Wm. Theodore de Bary | |
Birth Name: | William Theodore de Bary |
Birth Date: | 9 August 1919 |
Birth Place: | The Bronx, New York, U.S. |
Death Place: | Tappan, New York, U.S. |
Workplaces: | Columbia University |
Alma Mater: | Columbia University |
Main Interests: | Chinese literature, Neo-Confucianism |
William Theodore de Bary (; August 9, 1919 – July 14, 2017) was an American Sinologist and scholar of East Asian philosophy who was a professor and administrator at Columbia University for nearly 70 years.
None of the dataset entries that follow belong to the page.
[src/rtl/linescan_clk_div.sv]
// Half-period counter for the sensor clock.
//   clk_i, rst_i : clock, asynchronous active-high reset
//   en_i         : count enable
//   clr_i        : synchronous restart; next cycle is count 0 of a high half
//   high_o       : current half is the CLK-high half
//   cnt_o        : position inside the current half (0..CLK_HALF_NCLK-1)
//   rise_stb_o   : last cycle of a low half (CLK rises next)
//   fall_stb_o   : last cycle of a high half (CLK falls next)
module linescan_clk_div
    import linescan_pkg::*;
#(
    parameter int unsigned CLK_HALF_NCLK = 100,
    parameter int unsigned CntW          = half_cnt_w(CLK_HALF_NCLK)
) (
    input  logic            clk_i,
    input  logic            rst_i,
    input  logic            en_i,
    input  logic            clr_i,
    output logic            high_o,
    output logic [CntW-1:0] cnt_o,
    output logic            rise_stb_o,
    output logic            fall_stb_o
);

    localparam logic [CntW-1:0] CntLast = CntW'(CLK_HALF_NCLK - 1);

    logic [CntW-1:0] cnt_q, cnt_d;
    logic            high_q, high_d;
    logic            half_end;

    assign half_end = en_i && (cnt_q == CntLast);

    always_comb begin
        cnt_d  = cnt_q;
        high_d = high_q;
        if (clr_i) begin
            cnt_d  = '0;
            high_d = 1'b1;
        end else if (en_i) begin
            if (cnt_q == CntLast) begin
                cnt_d  = '0;
                high_d = ~high_q;
            end else begin
                cnt_d = cnt_q + CntW'(1);
            end
        end
    end

    always_ff @(posedge clk_i or posedge rst_i) begin
        if (rst_i) begin
            cnt_q  <= '0;
            high_q <= 1'b0;
        end else begin
            cnt_q  <= cnt_d;
            high_q <= high_d;
        end
    end

    assign high_o     = high_q;
    assign cnt_o      = cnt_q;
    assign rise_stb_o = half_end && !high_q;
    assign fall_stb_o = half_end && high_q;

endmodule

[src/rtl/linescan_sensor_ctrl.sv]
// Timing controller for TSL1401-class linear sensors (CJMCU-1401).
// Generates SI/CLK readout, per-pixel ADC sample strobe with index, and extra exposure.
//   master_clock_i / master_reset_i : clock, asynchronous active-high reset
//   start_i             : frame request (ignored while busy)
//   continuous_i        : restart immediately at frame end
//   sensor_enable_i     : per-sensor enable, latched at frame start
//   exposure_ncycles_i  : extra integration cycles, latched at frame start
//   busy_o, frame_done_o, sample_capture_trigger_o, pixel_index_o
//   cjmcu1401_si_o / cjmcu1401_clk_o : sensor pins, driven straight from flops
// Build option: LINESCAN_TAIL_CLK_EN adds the terminating CLK period after the last pixel.
//
// The sequencer runs one cycle ahead of the pins: the state in cycle t decides
// what every output register shows in cycle t+1.
module linescan_sensor_ctrl
    import linescan_pkg::*;
#(
    parameter int unsigned NUM_PIXELS         = 128,
    parameter int unsigned NUM_SENSORS        = 1,
    parameter int unsigned CLK_HALF_NCLK      = 100,
    parameter int unsigned SI_HIGH_NCLK       = 4,
    parameter int unsigned SAMPLE_OFFSET_NCLK = 35,
    parameter int unsigned EXPOSURE_W         = 32
) (
    input  logic                          master_clock_i,
    input  logic                          master_reset_i,
    input  logic                          start_i,
    input  logic                          continuous_i,
    input  logic [NUM_SENSORS-1:0]        sensor_enable_i,
    input  logic [EXPOSURE_W-1:0]         exposure_ncycles_i,
    output logic                          busy_o,
    output logic                          sample_capture_trigger_o,
    output logic [$clog2(NUM_PIXELS)-1:0] pixel_index_o,
    output logic                          frame_done_o,
    output logic [NUM_SENSORS-1:0]        cjmcu1401_si_o,
    output logic [NUM_SENSORS-1:0]        cjmcu1401_clk_o
);

    localparam int unsigned PixW  = pix_cnt_w(NUM_PIXELS);
    localparam int unsigned IdxW  = $clog2(NUM_PIXELS);
    localparam int unsigned HalfW = half_cnt_w(CLK_HALF_NCLK);

    localparam logic [HalfW-1:0] SiLast  = HalfW'(SI_HIGH_NCLK / 2 - 1);
    localparam logic [PixW-1:0]  PixLast = PixW'(NUM_PIXELS - 1);
`ifdef LINESCAN_TAIL_CLK_EN
    localparam logic [PixW-1:0]  PixTail = PixW'(NUM_PIXELS);
`endif
    // SI stays high into the first CLK-high half for the remainder of its width.
    localparam int unsigned SiReadoutCycles = SI_HIGH_NCLK - SI_HIGH_NCLK / 2;
    localparam bit          StbInHigh       = SAMPLE_OFFSET_NCLK < CLK_HALF_NCLK;
    localparam logic [HalfW-1:0] StbCnt =
        HalfW'(StbInHigh ? SAMPLE_OFFSET_NCLK : SAMPLE_OFFSET_NCLK - CLK_HALF_NCLK);

    if (SI_HIGH_NCLK < 2) begin : g_chk_si_min
        $error("SI_HIGH_NCLK must be at least 2");
    end
    if (SI_HIGH_NCLK / 2 >= CLK_HALF_NCLK) begin : g_chk_si_half
        $error("SI_HIGH_NCLK/2 must be below CLK_HALF_NCLK");
    end
    if (!strobe_offset_ok(SAMPLE_OFFSET_NCLK, CLK_HALF_NCLK)) begin : g_chk_offset
        $error("SAMPLE_OFFSET_NCLK must be below 2*CLK_HALF_NCLK");
    end
    if (NUM_PIXELS < 2) begin : g_chk_pixels
        $error("NUM_PIXELS must be at least 2");
    end

    linescan_state_t         state_q, state_d;
    logic [PixW-1:0]         pix_q, pix_d;
    logic [HalfW-1:0]        si_cnt_q, si_cnt_d;
    logic [EXPOSURE_W-1:0]   exp_cnt_q, exp_cnt_d;
    logic [EXPOSURE_W-1:0]   exp_q, exp_d;
    logic [NUM_SENSORS-1:0]  ena_q, ena_d;

    logic                    busy_q, busy_d;
    logic                    stb_q, stb_d;
    logic [IdxW-1:0]         idx_q, idx_d;
    logic                    done_q, done_d;
    logic [NUM_SENSORS-1:0]  si_q, si_d;
    logic [NUM_SENSORS-1:0]  clk_q, clk_d;

    logic                    div_en, div_clr, div_high, div_rise_stb, div_fall_stb;
    logic [HalfW-1:0]        div_cnt;
    logic                    start_acc, line_end, frame_end, stb_hit;
    logic                    unused_fall_stb;

    assign unused_fall_stb = div_fall_stb;

    linescan_clk_div #(
        .CLK_HALF_NCLK (CLK_HALF_NCLK),
        .CntW          (HalfW)
    ) u_clk_div (
        .clk_i      (master_clock_i),
        .rst_i      (master_reset_i),
        .en_i       (div_en),
        .clr_i      (div_clr),
        .high_o     (div_high),
        .cnt_o      (div_cnt),
        .rise_stb_o (div_rise_stb),
        .fall_stb_o (div_fall_stb)
    );

    assign stb_hit = (div_high == StbInHigh) && (div_cnt == StbCnt);

    // Next-state
    always_comb begin
        state_d   = state_q;
        pix_d     = pix_q;
        si_cnt_d  = si_cnt_q;
        exp_cnt_d = exp_cnt_q;
        exp_d     = exp_q;
        ena_d     = ena_q;
        div_en    = 1'b0;
        div_clr   = 1'b0;
        start_acc = 1'b0;
        line_end  = 1'b0;
        frame_end = 1'b0;

        unique case (state_q)
            StIdle: begin
                // busy_q still covers the frame_done cycle right after a frame
                if (start_i && !busy_q) begin
                    start_acc = 1'b1;
                    state_d   = StSi;
                    si_cnt_d  = '0;
                    ena_d     = sensor_enable_i;
                    exp_d     = exposure_ncycles_i;
                end
            end
            StSi: begin
                div_clr = 1'b1;
                if (si_cnt_q == SiLast) begin
                    state_d  = StReadout;
                    si_cnt_d = '0;
                    pix_d    = '0;
                end else begin
                    si_cnt_d = si_cnt_q + HalfW'(1);
                end
            end
            StReadout: begin
                div_en = 1'b1;
                if (div_rise_stb) begin
                    if (pix_q == PixLast) begin
`ifdef LINESCAN_TAIL_CLK_EN
                        pix_d   = PixTail;
                        state_d = StTail;
`else
                        line_end = 1'b1;
`endif
                    end else begin
                        pix_d = pix_q + PixW'(1);
                    end
                end
            end
`ifdef LINESCAN_TAIL_CLK_EN
            StTail: begin
                div_en = 1'b1;
                if (div_rise_stb) begin
                    line_end = 1'b1;
                end
            end
`endif
            StExpose: begin
                if (exp_cnt_q == exp_q - EXPOSURE_W'(1)) begin
                    frame_end = 1'b1;
                end else begin
                    exp_cnt_d = exp_cnt_q + EXPOSURE_W'(1);
                end
            end
            default: state_d = StIdle;
        endcase

        // Zero exposure: the last CLK-low cycle is also the frame_done cycle.
        if (line_end) begin
            pix_d = '0;
            if (exp_q == '0) begin
                frame_end = 1'b1;
            end else begin
                state_d   = StExpose;
                exp_cnt_d = '0;
            end
        end

        if (frame_end) begin
            exp_cnt_d = '0;
            if (continuous_i) begin
                state_d  = StSi;
                si_cnt_d = '0;
                ena_d    = sensor_enable_i;
                exp_d    = exposure_ncycles_i;
            end else begin
                state_d = StIdle;
            end
        end
    end

    // Output next values, decoded from the current sequencer position
    always_comb begin
        si_d   = '0;
        clk_d  = '0;
        stb_d  = 1'b0;
        idx_d  = '0;
        done_d = frame_end;
        busy_d = (state_q != StIdle) || start_acc;

        unique case (state_q)
            StSi: begin
                si_d = ena_q;
            end
            StReadout: begin
                if (div_high) begin
                    clk_d = ena_q;
                end
                if ((pix_q == '0) && div_high && (32'(div_cnt) < SiReadoutCycles)) begin
                    si_d = ena_q;
                end
                if (stb_hit) begin
                    stb_d = 1'b1;
                    idx_d = pix_q[IdxW-1:0];
                end
            end
            StTail: begin
                if (div_high) begin
                    clk_d = ena_q;
                end
            end
            default: ;
        endcase
    end

    always_ff @(posedge master_clock_i or posedge master_reset_i) begin
        if (master_reset_i) begin
            state_q   <= StIdle;
            pix_q     <= '0;
            si_cnt_q  <= '0;
            exp_cnt_q <= '0;
            exp_q     <= '0;
            ena_q     <= '0;
            busy_q    <= 1'b0;
            stb_q     <= 1'b0;
            idx_q     <= '0;
            done_q    <= 1'b0;
            si_q      <= '0;
            clk_q     <= '0;
        end else begin
            state_q   <= state_d;
            pix_q     <= pix_d;
            si_cnt_q  <= si_cnt_d;
            exp_cnt_q <= exp_cnt_d;
            exp_q     <= exp_d;
            ena_q     <= ena_d;
            busy_q    <= busy_d;
            stb_q     <= stb_d;
            idx_q     <= idx_d;
            done_q    <= done_d;
            si_q      <= si_d;
            clk_q     <= clk_d;
        end
    end

    assign busy_o                   = busy_q;
    assign sample_capture_trigger_o = stb_q;
    assign pixel_index_o            = idx_q;
    assign frame_done_o             = done_q;
    assign cjmcu1401_si_o           = si_q;
    assign cjmcu1401_clk_o          = clk_q;

endmodule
De Bary graduated from Columbia College in 1941, where he was a student in the first year of Columbia's famed Literature Humanities course. He then briefly took up graduate studies at Harvard University before leaving to serve in American military intelligence in the Pacific Theater of World War II. Upon his return, he resumed his studies at Columbia, where he completed his Ph.D. in 1953.
In order to create textbooks for the non-Western version of the Columbia humanities course, he drew together teams of scholars to translate original source material, Sources of Chinese Tradition (1960), Sources of Japanese Tradition, and Sources of Indian Tradition. His extensive publications made the case for the universality of Asian values and a tradition of democratic values in Confucianism. He is recognized as training the graduate students and mentoring the scholars who created the field of Neo-Confucian studies.
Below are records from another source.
`config.mk`:
```
export PLATFORM = sky130hd
export DESIGN_NAME = sa_share_arbiter
export DESIGN_NICKNAME = d
export VERILOG_FILES = /design/src/rtl/sa_share_arbiter.sv
export SDC_FILE = /design/constraint.sdc
export NUM_CORES = 1
export LEC_CHECK = 0
export ABC_AREA = 1
export CAP_MARGIN = 20
export CELL_PAD_IN_SITES_DETAIL_PLACEMENT = 1
export CELL_PAD_IN_SITES_GLOBAL_PLACEMENT = 1
export CORE_UTILIZATION = 30
export DETAILED_ROUTE_END_ITERATION = 7
export GPL_ROUTABILITY_DRIVEN = 0
export GPL_TIMING_DRIVEN = 0
export PLACE_DENSITY_LB_ADDON = 0.1
export SLEW_MARGIN = 20
export SYNTH_ARGS = -nofsm -noshare
export SYNTH_HDL_FRONTEND = slang
export SYNTH_SLANG_ARGS = --single-unit
```
`constraint.sdc`:
```
create_clock -name I_CLK -period 4 [get_ports I_CLK]
set_clock_uncertainty 0.05 [all_clocks]
set_input_delay 0.6 -clock I_CLK [delete_from_list [all_inputs] [get_ports I_CLK]]
set_output_delay 0.6 -clock I_CLK [all_outputs]
set_load 0.1 [all_outputs]
```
William Theodore "Ted" de Bary was born on August 9, 1919, in The Bronx, New York, and grew up in Leonia, New Jersey. De Bary's great-uncle was the German surgeon and botanist Anton de Bary, and his father William de Bary (1882–1963) immigrated to the U.S. from Germany in 1914. His parents divorced when he was a small child, and his mother raised him as a single mother. He formally changed his first name to "Wm." to distinguish himself from his father. He entered Columbia University as an undergraduate student in 1937, and began studying Chinese the following year as a sophomore. After graduating in 1941, de Bary began graduate study in Chinese at Harvard University, but the following year he was recruited by the U.S. Navy to undergo intensive training in Japanese and serve as an intelligence officer in the Pacific Theatre of World War II.
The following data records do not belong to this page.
<file path="config.mk">
export PLATFORM = sky130hd
export DESIGN_NAME = uart_xmt_flat
export DESIGN_NICKNAME = d
export VERILOG_FILES = /design/src/rtl/uart_xmt_if.sv /design/src/rtl/uart_xmt.sv /design/src/flat_wrapper.sv
export SDC_FILE = /design/constraint.sdc
export NUM_CORES = 1
export LEC_CHECK = 0
export BUFFER_PORTS_ARGS = -buffer_cell sky130_fd_sc_hd__buf_2
export CAP_MARGIN = 25
export CORE_MARGIN = 5
export CORE_UTILIZATION = 55
export DETAILED_ROUTE_END_ITERATION = 12
export PLACE_DENSITY = 0.74
export SYNTH_ARGS = -nofsm -noshare
export SYNTH_HDL_FRONTEND = slang
export SYNTH_SLANG_ARGS = --single-unit
</file>
<file path="constraint.sdc">
create_clock -name clk -period 2.36 [get_ports clk]
set_input_delay 0.472 -clock clk [delete_from_list [all_inputs] [get_ports clk]]
set_output_delay 0.472 -clock clk [all_outputs]
set_load 0.005 [all_outputs]
</file>
<file path="src/rtl/uart_xmt_if.sv">
// Byte-load handshake between the command/response byte source and the serial transmitter.
interface uart_xmt_if;
  logic       load;
  logic [7:0] parallel_in;
  logic       ready;
  logic       busy;

  modport master (output load, output parallel_in, input ready, input busy);
  modport slave  (input load, input parallel_in, output ready, output busy);
endinterface

</file>
<file path="src/rtl/uart_xmt.sv">
// 8N1 serial transmitter, LSB first, idle-high, registered line output.
// Define UART_XMT_HOLD_EN to add a one-byte holding register for gap-free back-to-back frames.
module uart_xmt #(
  parameter int unsigned CLKS_PER_BIT = 50000
) (
  input  logic       clk,
  input  logic       reset,
  uart_xmt_if.slave  bus,
  output logic       serial_out
);

  typedef enum logic [1:0] {IDLE, START, DATA, STOP} state_t;

  localparam logic [15:0] RELOAD = 16'(CLKS_PER_BIT - 1);

  state_t      state_q, state_d;
  logic [15:0] cnt_q, cnt_d;
  logic [2:0]  idx_q, idx_d;
  logic [7:0]  shift_q, shift_d;
  logic        serial_q, serial_d;
  logic        ready_q, ready_d;
  logic        busy_q, busy_d;
  logic        accept;
  logic        start_go;
  logic [7:0]  start_byte;
`ifdef UART_XMT_HOLD_EN
  logic [7:0]  hold_q, hold_d;
  logic        hold_full_q, hold_full_d;
`endif

  always_comb begin
    state_d  = state_q;
    cnt_d    = cnt_q;
    idx_d    = idx_q;
    shift_d  = shift_q;
    serial_d = serial_q;
    accept   = bus.load && ready_q;
`ifdef UART_XMT_HOLD_EN
    hold_d      = hold_q;
    hold_full_d = hold_full_q;
    // A byte accepted mid-frame (or on the final stop edge) parks in hold.
    if (accept && state_q != IDLE) begin
      hold_d      = bus.parallel_in;
      hold_full_d = 1'b1;
    end
    start_go   = hold_full_q || accept;
    start_byte = hold_full_q ? hold_q : bus.parallel_in;
`else
    start_go   = accept;
    start_byte = bus.parallel_in;
`endif

    case (state_q)
      IDLE: begin
        if (start_go) begin
          shift_d  = start_byte;
          cnt_d    = RELOAD;
          serial_d = 1'b0;
          state_d  = START;
`ifdef UART_XMT_HOLD_EN
          if (hold_full_q) hold_full_d = 1'b0;
`endif
        end
      end
      START: begin
        if (cnt_q == 16'd0) begin
          cnt_d    = RELOAD;
          serial_d = shift_q[0];
          idx_d    = 3'd0;
          state_d  = DATA;
        end else begin
          cnt_d = cnt_q - 16'd1;
        end
      end
      DATA: begin
        if (cnt_q == 16'd0) begin
          cnt_d = RELOAD;
          if (idx_q == 3'd7) begin
            serial_d = 1'b1;
            state_d  = STOP;
          end else begin
            shift_d  = {1'b0, shift_q[7:1]};
            serial_d = shift_q[1];
            idx_d    = idx_q + 3'd1;
          end
        end else begin
          cnt_d = cnt_q - 16'd1;
        end
      end
      STOP: begin
        if (cnt_q == 16'd0) begin
          cnt_d   = RELOAD;
          state_d = IDLE;
`ifdef UART_XMT_HOLD_EN
          // Chain the held byte straight into a new start bit, no idle gap.
          if (hold_full_q) begin
            shift_d     = hold_q;
            hold_full_d = 1'b0;
            serial_d    = 1'b0;
            state_d     = START;
          end
`endif
        end else begin
          cnt_d = cnt_q - 16'd1;
        end
      end
      default: begin
        state_d  = IDLE;
        serial_d = 1'b1;
      end
    endcase

    busy_d = (state_d != IDLE);
`ifdef UART_XMT_HOLD_EN
    ready_d = !hold_full_d;
`else
    ready_d = (state_d == IDLE);
`endif
  end

  always_ff @(posedge clk) begin
    if (!reset) begin
      state_q     <= IDLE;
      cnt_q       <= 16'd0;
      idx_q       <= 3'd0;
      shift_q     <= 8'd0;
      serial_q    <= 1'b1;
      ready_q     <= 1'b1;
      busy_q      <= 1'b0;
`ifdef UART_XMT_HOLD_EN
      hold_q      <= 8'd0;
      hold_full_q <= 1'b0;
`endif
    end else begin
      state_q     <= state_d;
      cnt_q       <= cnt_d;
      idx_q       <= idx_d;
      shift_q     <= shift_d;
      serial_q    <= serial_d;
      ready_q     <= ready_d;
      busy_q      <= busy_d;
`ifdef UART_XMT_HOLD_EN
      hold_q      <= hold_d;
      hold_full_q <= hold_full_d;
`endif
    end
  end

  assign bus.ready  = ready_q;
  assign bus.busy   = busy_q;
  assign serial_out = serial_q;

endmodule

</file>
<file path="src/flat_wrapper.sv">
// flat-port wrapper written by rule: the top's interface ports become plain ports
module uart_xmt_flat 
#(
  parameter int unsigned CLKS_PER_BIT = 50000
)
  (clk, reset, serial_out, bus_load, bus_parallel_in, bus_ready, bus_busy);
  uart_xmt_if bus_i ();
  input  logic clk;
  input  logic reset;
  output logic serial_out;
  input wire logic [$bits(bus_i.load)-1:0] bus_load;
  input wire logic [$bits(bus_i.parallel_in)-1:0] bus_parallel_in;
  output wire logic [$bits(bus_i.ready)-1:0] bus_ready;
  output wire logic [$bits(bus_i.busy)-1:0] bus_busy;
  assign bus_i.load = bus_load;
  assign bus_i.parallel_in = bus_parallel_in;
  assign bus_ready = bus_i.ready;
  assign bus_busy = bus_i.busy;
  uart_xmt #(.CLKS_PER_BIT(CLKS_PER_BIT)) u_core (.clk(clk), .reset(reset), .bus(bus_i), .serial_out(serial_out));
endmodule
</file>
In 1947, de Bary left the military and returned to Columbia for graduate study in Chinese. He received an M.A. in 1948 followed by a Ph.D. in 1953 with a dissertation entitled "A Plan for the Prince: the Ming-i tai-fang lu of Huang Tsung-hsi", and became a professor immediately afterward. De Bary was active in faculty intervention during the Columbia University protests of 1968 and served as the university's provost from 1971 to 1978. He has attempted to reshape the Core Curriculum of Columbia College to include Great Books and classes devoted to non-Western civilizations. De Bary was additionally famous for rarely missing a Columbia Lions football game since he began teaching at the university in 1953. A recognized educator, he won Columbia's Great Teacher Award in 1969, its Lionel Trilling Book Award in 1983 and its Mark Van Doren Award for Great Teaching in 1987. In 2010 he received the Philolexian Award for Distinguished Literary Achievement.
De Bary served as the director of the Heyman Center for the Humanities and continued teaching until several months before his death in 2017 at age 97.